Peter Michael Fuller (31 August 1947 - 28 April 1990) was a British art critic, documentarian, author (of more than 15 books), and founder and editor of the magazine Modern Painters.

==Early life and education==

Peter Fuller was born in Damascus, Syria, and educated at Epsom College and Peterhouse, Cambridge.

==Career==
In the early 1970s, Fuller wrote for the radical newspapers Black Dwarf and Seven Days, and was responsible for establishing the latter, "a short-lived Marxist glossy weekly". Fuller subsequently freelanced elsewhere.

Fuller was the founder and founding editor of the quarterly magazine Modern Painters, launched in 1987, a work "principally... bring[ing] attention to British artists." reflecting his admiration for the aesthetic principles of John Ruskin. In the spring of 1989 he was appointed art critic of The Sunday Telegraph and The Daily Telegraph, the former of which carried his final review on Sunday, 29 April 1990.
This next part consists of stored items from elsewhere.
===== src/rtl/wb_lsu_master.sv =====
// -----------------------------------------------------------------------------
// wb_lsu_master
// Wishbone pipelined-mode bus master for core load/store traffic. Each accepted
// byte/half/word request becomes a single-beat Wishbone cycle. Load data comes
// back lane-aligned and sign- or zero-extended. Misaligned requests complete
// with an error and no bus cycle is issued.
//
// Optional feature: define WB_TIMEOUT_EN to add a bus watchdog. When it is
// enabled, a cycle that is open for TIMEOUT_CYCLES cycles without an ack is
// aborted and completes with an error.
//
// Ports
//   i_clk, i_reset      clock; synchronous active-high reset
//   i_req .. i_unsigned core request (accepted when i_req && o_ready)
//   o_ready             high while idle
//   o_valid/o_rdata/o_err  one-cycle completion pulse with load data / error
//   o_wb_*              Wishbone master outputs (cyc, stb, we, addr, data, sel)
//   i_wb_data/stall/ack Wishbone slave responses
// -----------------------------------------------------------------------------
module wb_lsu_master #(
    parameter int XLEN = 32
`ifdef WB_TIMEOUT_EN
    ,
    parameter int TIMEOUT_CYCLES = 255
`endif
) (
    input  logic            i_clk,
    input  logic            i_reset,
    input  logic            i_req,
    input  logic            i_we,
    input  logic [XLEN-1:0] i_addr,
    input  logic [XLEN-1:0] i_wdata,
    input  logic [1:0]      i_size,
    input  logic            i_unsigned,
    output logic            o_ready,
    output logic            o_valid,
    output logic [XLEN-1:0] o_rdata,
    output logic            o_err,
    output logic            o_wb_cyc,
    output logic            o_wb_stb,
    output logic            o_wb_we,
    output logic [XLEN-1:0] o_wb_addr,
    output logic [XLEN-1:0] o_wb_data,
    output logic [3:0]      o_wb_sel,
    input  logic [XLEN-1:0] i_wb_data,
    input  logic            i_wb_stall,
    input  logic            i_wb_ack
);

    localparam logic [1:0] ST_IDLE = 2'd0;
    localparam logic [1:0] ST_REQ  = 2'd1;
    localparam logic [1:0] ST_WAIT = 2'd2;

    logic [1:0] state_r;
    logic [1:0] lane_r;
    logic [1:0] size_r;
    logic       unsigned_r;
    logic       we_r;
    logic       accept_s;
    logic       misaligned_s;
    logic       timeout_s;

    // Half needs an even address, word (and the 11 encoding) a word-aligned one.
    function automatic logic is_misaligned(input logic [1:0] size, input logic [1:0] lane);
        case (size)
            2'b00:   is_misaligned = 1'b0;
            2'b01:   is_misaligned = lane[0];
            default: is_misaligned = (lane != 2'b00);
        endcase
    endfunction

    function automatic logic [3:0] lane_sel(input logic [1:0] size, input logic [1:0] lane);
        case (size)
            2'b00:   lane_sel = 4'b0001 << lane;
            2'b01:   lane_sel = 4'b0011 << {lane[1], 1'b0};
            default: lane_sel = 4'b1111;
        endcase
    endfunction

    // Store data is replicated so the selected lanes carry it wherever they are.
    function automatic logic [XLEN-1:0] lane_wdata(input logic [1:0] size, input logic [XLEN-1:0] data);
        case (size)
            2'b00:   lane_wdata = {4{data[7:0]}};
            2'b01:   lane_wdata = {2{data[15:0]}};
            default: lane_wdata = data;
        endcase
    endfunction

    function automatic logic [XLEN-1:0] load_extend(input logic [1:0] size, input logic [1:0] lane,
                                                   input logic uns, input logic [XLEN-1:0] data);
        logic [XLEN-1:0] shifted;
        shifted = data >> {lane, 3'b000};
        case (size)
            2'b00:   load_extend = uns ? {24'h000000, shifted[7:0]}
                                       : {{24{shifted[7]}}, shifted[7:0]};
            2'b01:   load_extend = uns ? {16'h0000, shifted[15:0]}
                                       : {{16{shifted[15]}}, shifted[15:0]};
            default: load_extend = shifted;
        endcase
    endfunction

    // Request handshake and alignment classification of the incoming request.
    always_comb begin
        accept_s     = i_req && o_ready;
        misaligned_s = is_misaligned(i_size, i_addr[1:0]);
    end

`ifdef WB_TIMEOUT_EN
    localparam int CNT_W = ($clog2(TIMEOUT_CYCLES + 1) > 8) ? $clog2(TIMEOUT_CYCLES + 1) : 8;
    localparam logic [CNT_W-1:0] CNT_LAST = CNT_W'(TIMEOUT_CYCLES - 1);

    logic [CNT_W-1:0] tmo_cnt_r;

    // Watchdog counter: cleared on accept, advances every cycle a bus cycle is open.
    always_ff @(posedge i_clk) begin
        if (i_reset) begin
            tmo_cnt_r <= {CNT_W{1'b0}};
        end else if (accept_s) begin
            tmo_cnt_r <= {CNT_W{1'b0}};
        end else if (o_wb_cyc) begin
            tmo_cnt_r <= tmo_cnt_r + {{(CNT_W-1){1'b0}}, 1'b1};
        end
    end

    // The abort fires on the last allowed cycle so cyc is high exactly TIMEOUT_CYCLES cycles.
    always_comb begin
        timeout_s = o_wb_cyc && (tmo_cnt_r == CNT_LAST);
    end
`else
    // Without the watchdog the master waits for ack indefinitely.
    always_comb begin
        timeout_s = 1'b0;
    end
`endif

    // Main control FSM; every core-facing and bus-facing output is a register.
    always_ff @(posedge i_clk) begin
        if (i_reset) begin
            state_r    <= ST_IDLE;
            lane_r     <= 2'b00;
            size_r     <= 2'b00;
            unsigned_r <= 1'b0;
            we_r       <= 1'b0;
            o_ready    <= 1'b1;
            o_valid    <= 1'b0;
            o_err      <= 1'b0;
            o_rdata    <= {XLEN{1'b0}};
            o_wb_cyc   <= 1'b0;
            o_wb_stb   <= 1'b0;
            o_wb_we    <= 1'b0;
            o_wb_addr  <= {XLEN{1'b0}};
            o_wb_data  <= {XLEN{1'b0}};
            o_wb_sel   <= 4'b0000;
        end else begin
            o_valid <= 1'b0;
            o_err   <= 1'b0;
            case (state_r)
                ST_IDLE: begin
                    if (accept_s) begin
                        lane_r     <= i_addr[1:0];
                        size_r     <= i_size;
                        unsigned_r <= i_unsigned;
                        we_r       <= i_we;
                        if (misaligned_s) begin
                            // Complete immediately with an error and stay ready.
                            o_valid <= 1'b1;
                            o_err   <= 1'b1;
                            o_rdata <= {XLEN{1'b0}};
                        end else begin
                            o_wb_cyc  <= 1'b1;
                            o_wb_stb  <= 1'b1;
                            o_wb_we   <= i_we;
                            o_wb_addr <= {i_addr[XLEN-1:2], 2'b00};
                            o_wb_data <= lane_wdata(i_size, i_wdata);
                            o_wb_sel  <= lane_sel(i_size, i_addr[1:0]);
                            o_ready   <= 1'b0;
                            state_r   <= ST_REQ;
                        end
                    end
                end
                ST_REQ, ST_WAIT: begin
                    // An ack is honoured in either phase, even one raised while stalled.
                    if (i_wb_ack || timeout_s) begin
                        o_wb_cyc <= 1'b0;
                        o_wb_stb <= 1'b0;
                        o_wb_we  <= 1'b0;
                        o_valid  <= 1'b1;
                        o_err    <= ~i_wb_ack;
                        o_ready  <= 1'b1;
                        state_r  <= ST_IDLE;
                        if (i_wb_ack && !we_r) begin
                            o_rdata <= load_extend(size_r, lane_r, unsigned_r, i_wb_data);
                        end else begin
                            o_rdata <= {XLEN{1'b0}};
                        end
                    end else if ((state_r == ST_REQ) && !i_wb_stall) begin
                        o_wb_stb <= 1'b0;
                        state_r  <= ST_WAIT;
                    end
                end
                default: begin
                    state_r  <= ST_IDLE;
                    o_ready  <= 1'b1;
                    o_wb_cyc <= 1'b0;
                    o_wb_stb <= 1'b0;
                    o_wb_we  <= 1'b0;
                end
            endcase
        end
    end

endmodule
Fuller wrote regularly for Art Monthly UK and New Society for nearly 20 years, alongside publishing such books as Art and Psychoanalysis. Originally a follower of the critic John Berger, Fuller moved to the political right in mid-life, coming into conflict with his former allies Art & Language. The archive of Fuller's letters, journals and writings is held at the Tate Gallery in London.

==The Peter Fuller Memorial Foundation==

The Peter Fuller Memorial Foundation, a registered English charity (no. 1014623), was set up in 1991 by Stephanie Fuller, the Appointee and a Trustee of the Foundation, following his death, and dissolved in 2017. The Foundation organised the annual Peter Fuller Memorial Lecture for nearly two decades, with events held at institutions including Tate Britain, Tate Modern, Tate Liverpool, University College London, the Slade School of Fine Art and the Courtauld Institute of Art.
The Foundation was formally constituted by trust deed on 23 September 1992. A 2015 deed records Stephanie Fuller as the Founder, together with original trustees Roger Scruton, Anthony O’Hear, Charles Rycroft and John Bellamy. The same deed records that the Founder held the power to appoint new trustees under clause 10(b) of the trust deed, and that later trustees included Roy Oxlade, Sylvia Leda Turner and Laurence Ruskin Fuller.

==Personal life==
Fuller's spouse in the final years of his life was his wife, Stephanie (née Burns), an Australian-British sculptor and painter.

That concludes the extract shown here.